The Use of Pan-Tropomyosin Receptor Kinase Immunohistochemistry as a Screening Tool for the Detection of Neurotrophic Tropomyosin-Related Kinase Fusions: Real-World Data from a National Multicentric Retrospective Study
Author(s) -
Mieke Van Bockstal,
Gabriela Beniuga,
Ligia Craciun,
David Creytens,
Franceska Dedeurwaerdere,
Philippe Delvenne,
Pieter Demetter,
Bart De Wiest,
Koen De Winne,
Lionel Habran,
Patrick Pauwels,
Ivan Théate,
Sara Vander Borght,
K. Van Steen,
Birgit Weynand
Publication year - 2022
Publication title -
pathobiology
Language(s) - English
Resource type - Journals
SCImago Journal Rank - 0.941
H-Index - 53
eISSN - 1423-0291
pISSN - 1015-2008
DOI - 10.1159/000522426
Subject(s) - trk receptor , immunohistochemistry , tropomyosin receptor kinase a , tropomyosin receptor kinase b , tropomyosin receptor kinase c , tropomyosin , neurotrophin , medicine , receptor , biology , neurotrophic factors , microbiology and biotechnology , platelet derived growth factor receptor , myosin , growth factor
The neurotrophic tropomyosin-related kinase ( NTRK ) genes encode the tropomyosin receptor kinases (TRKs). Patients with solid tumors harboring an oncogenic NTRK fusion are eligible for treatment with TRK inhibitors. NTRK fusion is often associated with TRK overexpression. Pan-TRK immunohistochemistry (IHC) is used to screen for NTRK fusions, but immunoreactivity patterns are poorly defined. Methods: Data on pan-TRK immunoreactivity patterns in 2,669 solid tumors (comprising carcinomas, sarcomas, and melanocytic lesions) were retrospectively collected by nine laboratories and comprised tumor type, percentage of pan-TRK-positive tumor cells, staining intensity, cytoplasmic, membrane and/or nuclear staining pattern, and the presence or absence of NTRK fusion. Results: Overall, 2,457 tumors (92%) were pan-TRK negative and 212 neoplasms (8%) were pan-TRK positive. Twenty-two pan-TRK-positive tumors (0.8%) harbored an NTRK fusion, representing 10% of all pan-TRK-positive tumors. Cytoplasmic immunoreactivity was most often observed, followed by membrane immunoreactivity.
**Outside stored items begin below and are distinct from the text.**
<file path="src/design/mfc_pkg.sv">
`timescale 1ns / 1ps

package mfc_pkg;

  localparam int QUEUE_DEPTH = 4;

  localparam logic [8:0]  POS_MAX  = 9'd511;
  localparam logic [8:0]  TCP_HDR  = 9'd6;
  localparam logic [15:0] CRC_INIT = 16'hFFFF;
  localparam logic [15:0] CRC_POLY = 16'hA001;

  localparam logic [7:0] FC_READ_HOLDING = 8'd3;
  localparam logic [7:0] FC_READ_INPUT   = 8'd4;
  localparam logic [7:0] FC_WRITE_SINGLE = 8'd6;
  localparam logic [7:0] FC_WRITE_MULTI  = 8'd16;

  typedef enum logic [2:0] {
    ST_OK           = 3'd0,
    ST_CRC_ERR      = 3'd1,
    ST_EXCEPTION    = 3'd2,
    ST_UNKNOWN_FUNC = 3'd3,
    ST_TOO_SHORT    = 3'd4
  } status_t;

  typedef enum logic [1:0] {
    KIND_UNKNOWN   = 2'd0,
    KIND_EXCEPTION = 2'd1,
    KIND_READ      = 2'd2,
    KIND_WRITE     = 2'd3
  } kind_t;

  typedef struct packed {
    logic [7:0] rx_byte;
    logic       frame_end;
  } in_t;

  typedef struct packed {
    logic       is_status;
    logic [7:0] data_byte;
    logic [7:0] payload_index;
    logic [7:0] unit_address;
    logic [6:0] function_code;
    logic [7:0] byte_count;
    logic [7:0] exception_code;
    status_t    status;
  } out_t;

  typedef struct packed {
    logic has_data;
    out_t data_res;
    logic has_status;
    out_t status_res;
  } entry_t;

  function automatic logic [15:0] crc_byte(input logic [15:0] c, input logic [7:0] b);
    logic [15:0] r;
    r = c ^ {8'h00, b};
    for (int k = 0; k < 8; k++) begin
      if (r[0]) begin
        r = (r >> 1) ^ CRC_POLY;
      end else begin
        r = r >> 1;
      end
    end
    return r;
  endfunction

  function automatic kind_t func_kind(input logic [7:0] fc);
    kind_t k;
    if (fc[7]) begin
      k = KIND_EXCEPTION;
    end else begin
      case (fc) inside
        FC_READ_HOLDING, FC_READ_INPUT: k = KIND_READ;
        FC_WRITE_SINGLE, FC_WRITE_MULTI: k = KIND_WRITE;
        default: k = KIND_UNKNOWN;
      endcase
    end
    return k;
  endfunction

endpackage

</file>
<file path="src/design/mfc_front.sv">
`timescale 1ns / 1ps

module mfc_front (
  input  logic          clk,
  input  logic          rst,
  input  logic          cfg_we,
  input  logic          cfg_wdata,
  input  logic          in_valid,
  output logic          in_ready,
  input  mfc_pkg::in_t  in_data,
  input  logic          q_ready,
  output logic          q_push,
  output mfc_pkg::entry_t q_entry
);

  logic        frame_mode;
  logic [8:0]  pos;
  logic [15:0] crc_running;
  logic [15:0] crc_frozen;
  logic [7:0]  unit_seen;
  logic [7:0]  func_seen;
  logic [7:0]  count_seen;
  logic [7:0]  exc_seen;
  logic [7:0]  crc_low_rx;
  logic        crc_mismatch;

  logic [8:0]  pos_next;
  logic [15:0] crc_running_next;
  logic [15:0] crc_frozen_next;
  logic [7:0]  unit_seen_next;
  logic [7:0]  func_seen_next;
  logic [7:0]  count_seen_next;
  logic [7:0]  exc_seen_next;
  logic [7:0]  crc_low_rx_next;
  logic        crc_mismatch_next;

  logic           accept;
  logic           tcp;
  logic [8:0]     hdr;
  logic           in_pdu;
  logic [8:0]     p;
  logic [7:0]     rx;
  mfc_pkg::kind_t kind;
  logic [8:0]     body;
  logic [8:0]     need;
  logic [8:0]     got;
  logic [8:0]     cnt_full;
  logic           has_data;
  logic [8:0]     idx_full;
  mfc_pkg::status_t st;
  logic [7:0]     exc_out;

  assign in_ready = q_ready;
  assign accept   = in_valid && in_ready;
  assign tcp      = frame_mode;
  assign hdr      = tcp ? mfc_pkg::TCP_HDR : 9'd0;
  assign in_pdu   = (pos >= hdr);
  assign p        = pos - hdr;
  assign rx       = in_data.rx_byte;

  always_comb begin
    unit_seen_next  = unit_seen;
    func_seen_next  = func_seen;
    count_seen_next = count_seen;
    exc_seen_next   = exc_seen;
    if (in_pdu) begin
      if (p == 9'd0) begin
        unit_seen_next = rx;
      end else if (p == 9'd1) begin
        func_seen_next = rx;
      end else if (p == 9'd2) begin
        if (func_seen[7]) begin
          exc_seen_next = rx;
        end else if (mfc_pkg::func_kind(func_seen) == mfc_pkg::KIND_READ) begin
          count_seen_next = rx;
        end
      end
    end
  end

  assign kind = mfc_pkg::func_kind(func_seen_next);

  always_comb begin
    unique case (kind)
      mfc_pkg::KIND_EXCEPTION: body = 9'd3;
      mfc_pkg::KIND_READ:      body = 9'd3 + {1'b0, count_seen_next};
      default:                 body = 9'd6;
    endcase
  end

  always_comb begin
    crc_running_next  = crc_running;
    crc_frozen_next   = crc_frozen;
    crc_low_rx_next   = crc_low_rx;
    crc_mismatch_next = crc_mismatch;
    if (in_pdu && !tcp) begin
      if (p < 9'd2 || (kind != mfc_pkg::KIND_UNKNOWN && p < body)) begin
        crc_running_next = mfc_pkg::crc_byte(crc_running, rx);
      end else if (kind != mfc_pkg::KIND_UNKNOWN && p == body) begin
        crc_frozen_next = crc_running;
        crc_low_rx_next = rx;
      end else if (kind != mfc_pkg::KIND_UNKNOWN && p == body + 9'd1) begin
        crc_mismatch_next = ({rx, crc_low_rx} != crc_frozen);
      end
    end
  end

  assign has_data = in_pdu &&
                    ((kind == mfc_pkg::KIND_READ && p >= 9'd3 && p < body) ||
                     (kind == mfc_pkg::KIND_WRITE && p >= 9'd2 && p < 9'd6));
  assign idx_full = (kind == mfc_pkg::KIND_READ) ? p - 9'd3 : p - 9'd2;

  assign pos_next = (pos != mfc_pkg::POS_MAX) ? pos + 9'd1 : pos;
  assign got      = (pos_next > hdr) ? pos_next - hdr : 9'd0;
  assign need     = body + (tcp ? 9'd0 : 9'd2);

  always_comb begin
    cnt_full = 9'd0;
    exc_out  = 8'd0;
    if (got < 9'd2) begin
      st = mfc_pkg::ST_TOO_SHORT;
    end else if (kind == mfc_pkg::KIND_UNKNOWN) begin
      st = mfc_pkg::ST_UNKNOWN_FUNC;
    end else begin
      if (kind == mfc_pkg::KIND_READ && got > 9'd3) begin
        cnt_full = (got - 9'd3 < {1'b0, count_seen_next}) ? got - 9'd3
                                                          : {1'b0, count_seen_next};
      end else if (kind == mfc_pkg::KIND_WRITE && got > 9'd2) begin
        cnt_full = (got - 9'd2 < 9'd4) ? got - 9'd2 : 9'd4;
      end
      if (got < need) begin
        st = mfc_pkg::ST_TOO_SHORT;
      end else if (!tcp && crc_mismatch_next) begin
        st = mfc_pkg::ST_CRC_ERR;
      end else if (kind == mfc_pkg::KIND_EXCEPTION) begin
        st      = mfc_pkg::ST_EXCEPTION;
        exc_out = exc_seen_next;
      end else begin
        st = mfc_pkg::ST_OK;
      end
    end
  end

  always_comb begin
    q_entry.has_data                  = has_data;
    q_entry.data_res.is_status        = 1'b0;
    q_entry.data_res.data_byte        = rx;
    q_entry.data_res.payload_index    = idx_full[7:0];
    q_entry.data_res.unit_address     = unit_seen_next;
    q_entry.data_res.function_code    = func_seen_next[6:0];
    q_entry.data_res.byte_count       = 8'd0;
    q_entry.data_res.exception_code   = 8'd0;
    q_entry.data_res.status           = mfc_pkg::ST_OK;
    q_entry.has_status                = in_data.frame_end;
    q_entry.status_res.is_status      = 1'b1;
    q_entry.status_res.data_byte      = 8'd0;
    q_entry.status_res.payload_index  = 8'd0;
    q_entry.status_res.unit_address   = unit_seen_next;
    q_entry.status_res.function_code  = func_seen_next[6:0];
    q_entry.status_res.byte_count     = cnt_full[7:0];
    q_entry.status_res.exception_code = exc_out;
    q_entry.status_res.status         = st;
  end

  assign q_push = accept && (has_data || in_data.frame_end);

  always_ff @(posedge clk) begin
    if (rst) begin
      frame_mode <= 1'b0;
    end else if (cfg_we) begin
      frame_mode <= cfg_wdata;
    end
  end

  always_ff @(posedge clk) begin
    if (rst || (accept && in_data.frame_end)) begin
      pos          <= 9'd0;
      crc_running  <= mfc_pkg::CRC_INIT;
      crc_frozen   <= 16'd0;
      unit_seen    <= 8'd0;
      func_seen    <= 8'd0;
      count_seen   <= 8'd0;
      exc_seen     <= 8'd0;
      crc_low_rx   <= 8'd0;
      crc_mismatch <= 1'b0;
    end else if (accept) begin
      pos          <= pos_next;
      crc_running  <= crc_running_next;
      crc_frozen   <= crc_frozen_next;
      unit_seen    <= unit_seen_next;
      func_seen    <= func_seen_next;
      count_seen   <= count_seen_next;
      exc_seen     <= exc_seen_next;
      crc_low_rx   <= crc_low_rx_next;
      crc_mismatch <= crc_mismatch_next;
    end
  end

endmodule

</file>
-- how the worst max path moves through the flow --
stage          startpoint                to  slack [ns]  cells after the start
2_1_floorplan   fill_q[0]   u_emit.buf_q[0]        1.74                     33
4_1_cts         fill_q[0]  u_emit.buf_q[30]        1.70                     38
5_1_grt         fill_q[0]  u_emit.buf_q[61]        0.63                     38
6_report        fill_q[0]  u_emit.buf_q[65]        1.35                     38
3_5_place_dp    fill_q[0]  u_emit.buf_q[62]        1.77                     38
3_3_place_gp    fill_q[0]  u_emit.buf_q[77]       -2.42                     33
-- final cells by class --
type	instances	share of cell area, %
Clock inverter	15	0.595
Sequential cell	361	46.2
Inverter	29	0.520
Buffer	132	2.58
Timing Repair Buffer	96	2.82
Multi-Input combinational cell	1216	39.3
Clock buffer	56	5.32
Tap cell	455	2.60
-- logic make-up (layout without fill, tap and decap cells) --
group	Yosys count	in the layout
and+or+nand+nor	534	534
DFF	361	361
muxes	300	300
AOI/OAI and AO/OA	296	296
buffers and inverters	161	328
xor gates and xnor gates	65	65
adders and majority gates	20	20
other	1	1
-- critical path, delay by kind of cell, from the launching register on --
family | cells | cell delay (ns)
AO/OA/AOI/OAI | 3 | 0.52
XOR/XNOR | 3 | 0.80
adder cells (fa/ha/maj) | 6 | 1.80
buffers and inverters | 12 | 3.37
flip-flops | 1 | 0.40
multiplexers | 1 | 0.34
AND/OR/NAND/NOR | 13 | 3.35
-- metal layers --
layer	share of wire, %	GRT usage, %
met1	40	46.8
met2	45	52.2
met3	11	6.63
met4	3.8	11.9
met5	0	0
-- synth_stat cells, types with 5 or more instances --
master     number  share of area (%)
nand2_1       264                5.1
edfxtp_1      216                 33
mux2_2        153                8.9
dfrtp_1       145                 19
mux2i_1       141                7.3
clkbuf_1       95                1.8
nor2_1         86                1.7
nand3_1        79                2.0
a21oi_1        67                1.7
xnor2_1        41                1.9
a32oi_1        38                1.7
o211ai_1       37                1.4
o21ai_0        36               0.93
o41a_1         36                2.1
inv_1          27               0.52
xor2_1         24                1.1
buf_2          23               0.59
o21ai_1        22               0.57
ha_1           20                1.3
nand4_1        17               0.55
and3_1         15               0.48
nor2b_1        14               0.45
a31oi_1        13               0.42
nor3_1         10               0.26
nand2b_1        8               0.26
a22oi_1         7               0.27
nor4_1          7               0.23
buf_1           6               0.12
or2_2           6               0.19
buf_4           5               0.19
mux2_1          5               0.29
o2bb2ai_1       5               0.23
Nuclear pan-TRK positivity was least frequent, but was most often (33%) associated with NTRK fusion. Conclusion: Pan-TRK IHC can be used to screen for NTRK fusions, especially in commonly diagnosed solid tumors with low NTRK fusion prevalence. In case of pan-TRK immunoreactivity, regardless of its intensity and tumor cell percentage, subsequent molecular tests should be performed to formally confirm the presence or absence of NTRK fusions.